The importance of water quality is often stressed for various reasons: health concerns, environmental conservation, and ecological preservation, but the needs of the research chemist often go missing from this list. With the plight of the research chemist in mind, this particular study focuses on the ionic content of water and its effects on peptide structure. WKWK, a well-studied peptide that is typically highly structured and soluble in aqueous solution, was found not to be soluble in filtered water available from a local source. Because this observation differs from all previous studies with this peptide, the water content was studied via ICP-MS. The results conclude that a high sodium cation concentration causes the peptide’s insolubility. Subsequent quantum chemical computations on smaller model systems have determined that sodium ions bind to the tryptophan residues in the peptide and cause the requisite stabilizing interaction between the tryptophan and lysine residues in WKWK to be lost.
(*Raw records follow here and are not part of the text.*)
$ cat src/hdl/chirp_excitation_sequencer_top_defines.svh
// Assertion macros shared by the chirp excitation sequencer.
`ifndef CHIRP_EXCITATION_SEQUENCER_TOP_DEFINES_SVH
`define CHIRP_EXCITATION_SEQUENCER_TOP_DEFINES_SVH

// Same-cycle implication checked on every rising edge outside reset.
`define CES_ASSERT_NOW(label, ante, cons, msg) \
  label: assert property (@(posedge clk) disable iff (rst) (ante) |-> (cons)) else $error(msg);

// Next-cycle implication checked on every rising edge outside reset.
`define CES_ASSERT_NEXT(label, ante, cons, msg) \
  label: assert property (@(posedge clk) disable iff (rst) (ante) |=> (cons)) else $error(msg);

`endif

$ cat src/hdl/ces_pkg.sv
// Types, constants and helper functions of the chirp excitation sequencer.
`default_nettype none
package ces_pkg;

  localparam logic [15:0] TICK_RATE    = 16'd32000;
  localparam logic [15:0] TICK_RATE_X2 = 16'd64000;
  localparam logic [22:0] PHASE_MULT   = 23'd5599767;
  localparam logic [15:0] QUARTER_TURN = 16'h4000;
  localparam logic [15:0] INVALID_PKTS = 16'hFFFF;
  localparam logic [15:0] COUNT_MAX    = 16'hFFFF;
  localparam logic [3:0]  DIV_LAST     = 4'd15;
  localparam logic [3:0]  SHIFT_Q15    = 4'd15;
  localparam logic [3:0]  SHIFT_Q8     = 4'd8;

  localparam logic [2:0] REG_START_FREQ    = 3'd0;
  localparam logic [2:0] REG_END_FREQ      = 3'd1;
  localparam logic [2:0] REG_RAMP_RATE     = 3'd2;
  localparam logic [2:0] REG_AMPLITUDE     = 3'd3;
  localparam logic [2:0] REG_OPEN_LOOP     = 3'd4;
  localparam logic [2:0] REG_PHASE_SELECT  = 3'd5;
  localparam logic [2:0] REG_VOLTAGE_ANGLE = 3'd6;

  typedef enum logic [4:0] {
    ST_IDLE, ST_RS_MUL, ST_RS_CHK, ST_RS_DIV, ST_RS_FIN, ST_TICK,
    ST_PH1, ST_PH2, ST_PH3, ST_PH4, ST_PH5, ST_ROM, ST_AMP, ST_VOLT, ST_AB, ST_OUT
  } ces_state_t;

  typedef enum logic [4:0] {
    OP_NONE, OP_LOAD, OP_RS_MUL, OP_RS_CHK, OP_RS_DIV, OP_RS_FIN, OP_TICK,
    OP_PH1, OP_PH2, OP_PH3, OP_PH4, OP_PH5, OP_ROM, OP_AMP, OP_VOLT, OP_AB, OP_OUT
  } ces_op_t;

  typedef enum logic [1:0] {PH_WAIT, PH_RUN, PH_END} ces_phase_t;

  typedef struct packed {
    ces_op_t op;
  } ces_cmd_t;

  typedef struct packed {
    logic can_emit;
    logic open_loop;
  } ces_status_t;

  typedef struct packed {
    logic [23:0] start_freq;
    logic [23:0] end_freq;
    logic [23:0] ramp_rate;
    logic [15:0] amplitude;
    logic        open_loop;
    logic        phase_select;
    logic [15:0] voltage_angle;
  } ces_cfg_t;

  // Divide by 2^sh rounding toward zero, then clamp to the int16 range.
  function automatic logic signed [15:0] trunc_sat(input logic signed [33:0] p,
                                                   input logic [3:0] sh);
    logic signed [33:0] bias;
    logic signed [33:0] q;
    bias = p[33] ? ((34'sd1 <<< sh) - 34'sd1) : 34'sd0;
    q = (p + bias) >>> sh;
    if (q > 34'sd32767) begin
      return 16'sh7FFF;
    end else if (q < -34'sd32768) begin
      return 16'sh8000;
    end
    return q[15:0];
  endfunction

endpackage
`default_nettype wire

$ cat src/hdl/ces_ctrl.sv
// Sequencing state machine of the chirp excitation sequencer.
`default_nettype none
module ces_ctrl (
  input  wire logic               clk,
  input  wire logic               rst,
  input  wire logic               s_tvalid,
  output logic                    s_tready,
  input  wire logic               s_action,
  output logic                    m_tvalid,
  input  wire logic               m_tready,
  input  wire ces_pkg::ces_status_t status,
  output ces_pkg::ces_cmd_t       cmd
);

  ces_pkg::ces_state_t state, state_next;
  logic [3:0] div_cnt, div_cnt_next;
  logic       m_tvalid_next;

  always_ff @(posedge clk) begin
    if (rst) begin
      state    <= ces_pkg::ST_IDLE;
      div_cnt  <= '0;
      m_tvalid <= 1'b0;
    end else begin
      state    <= state_next;
      div_cnt  <= div_cnt_next;
      m_tvalid <= m_tvalid_next;
    end
  end

  always_comb begin
    state_next   = state;
    div_cnt_next = div_cnt;
    cmd.op       = ces_pkg::OP_NONE;
    s_tready     = 1'b0;
    case (state)
      ces_pkg::ST_IDLE: begin
        s_tready = 1'b1;
        if (s_tvalid) begin
          cmd.op = ces_pkg::OP_LOAD;
          if (s_action) begin
            state_next = ces_pkg::ST_RS_MUL;
          end else if (status.can_emit) begin
            state_next = ces_pkg::ST_PH1;
          end else begin
            state_next = ces_pkg::ST_TICK;
          end
        end
      end
      ces_pkg::ST_RS_MUL: begin
        cmd.op     = ces_pkg::OP_RS_MUL;
        state_next = ces_pkg::ST_RS_CHK;
      end
      ces_pkg::ST_RS_CHK: begin
        cmd.op       = ces_pkg::OP_RS_CHK;
        div_cnt_next = '0;
        state_next   = ces_pkg::ST_RS_DIV;
      end
      ces_pkg::ST_RS_DIV: begin
        cmd.op       = ces_pkg::OP_RS_DIV;
        div_cnt_next = div_cnt + 4'd1;
        if (div_cnt == ces_pkg::DIV_LAST) begin
          state_next = ces_pkg::ST_RS_FIN;
        end
      end
      ces_pkg::ST_RS_FIN: begin
        cmd.op     = ces_pkg::OP_RS_FIN;
        state_next = ces_pkg::ST_OUT;
      end
      ces_pkg::ST_TICK: begin
        cmd.op     = ces_pkg::OP_TICK;
        state_next = ces_pkg::ST_OUT;
      end
      ces_pkg::ST_PH1: begin
        cmd.op     = ces_pkg::OP_PH1;
        state_next = ces_pkg::ST_PH2;
      end
      ces_pkg::ST_PH2: begin
        cmd.op     = ces_pkg::OP_PH2;
        state_next = ces_pkg::ST_PH3;
      end
      ces_pkg::ST_PH3: begin
        cmd.op     = ces_pkg::OP_PH3;
        state_next = ces_pkg::ST_PH4;
      end
      ces_pkg::ST_PH4: begin
        cmd.op     = ces_pkg::OP_PH4;
        state_next = ces_pkg::ST_PH5;
      end
      ces_pkg::ST_PH5: begin
        cmd.op     = ces_pkg::OP_PH5;
        state_next = ces_pkg::ST_ROM;
      end
      ces_pkg::ST_ROM: begin
        cmd.op     = ces_pkg::OP_ROM;
        state_next = ces_pkg::ST_AMP;
      end
      ces_pkg::ST_AMP: begin
        cmd.op     = ces_pkg::OP_AMP;
        state_next = status.open_loop ? ces_pkg::ST_VOLT : ces_pkg::ST_OUT;
      end
      ces_pkg::ST_VOLT: begin
        cmd.op     = ces_pkg::OP_VOLT;
        state_next = ces_pkg::ST_AB;
      end
      ces_pkg::ST_AB: begin
        cmd.op     = ces_pkg::OP_AB;
        state_next = ces_pkg::ST_OUT;
      end
      ces_pkg::ST_OUT: begin
        // The output register is free once its previous result was taken.
        if (!m_tvalid || m_tready) begin
          cmd.op     = ces_pkg::OP_OUT;
          state_next = ces_pkg::ST_IDLE;
        end
      end
      default: begin
        state_next = ces_pkg::ST_IDLE;
      end
    endcase
  end

  always_comb begin
    if (cmd.op == ces_pkg::OP_OUT) begin
      m_tvalid_next = 1'b1;
    end else if (m_tready) begin
      m_tvalid_next = 1'b0;
    end else begin
      m_tvalid_next = m_tvalid;
    end
  end

endmodule
`default_nettype wire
The sodium cation competes with the lysine in the peptide, resulting in the dissociation of the lysine and the unfolding of the peptide. The high sodium ion concentration effectively unfolds a typically structured peptide. While this result highlights the significance of water quality as well as ionic content and their effects on peptide structure and function, it also indicates that atomic cations may be useful for controlling similar peptides in future binding studies.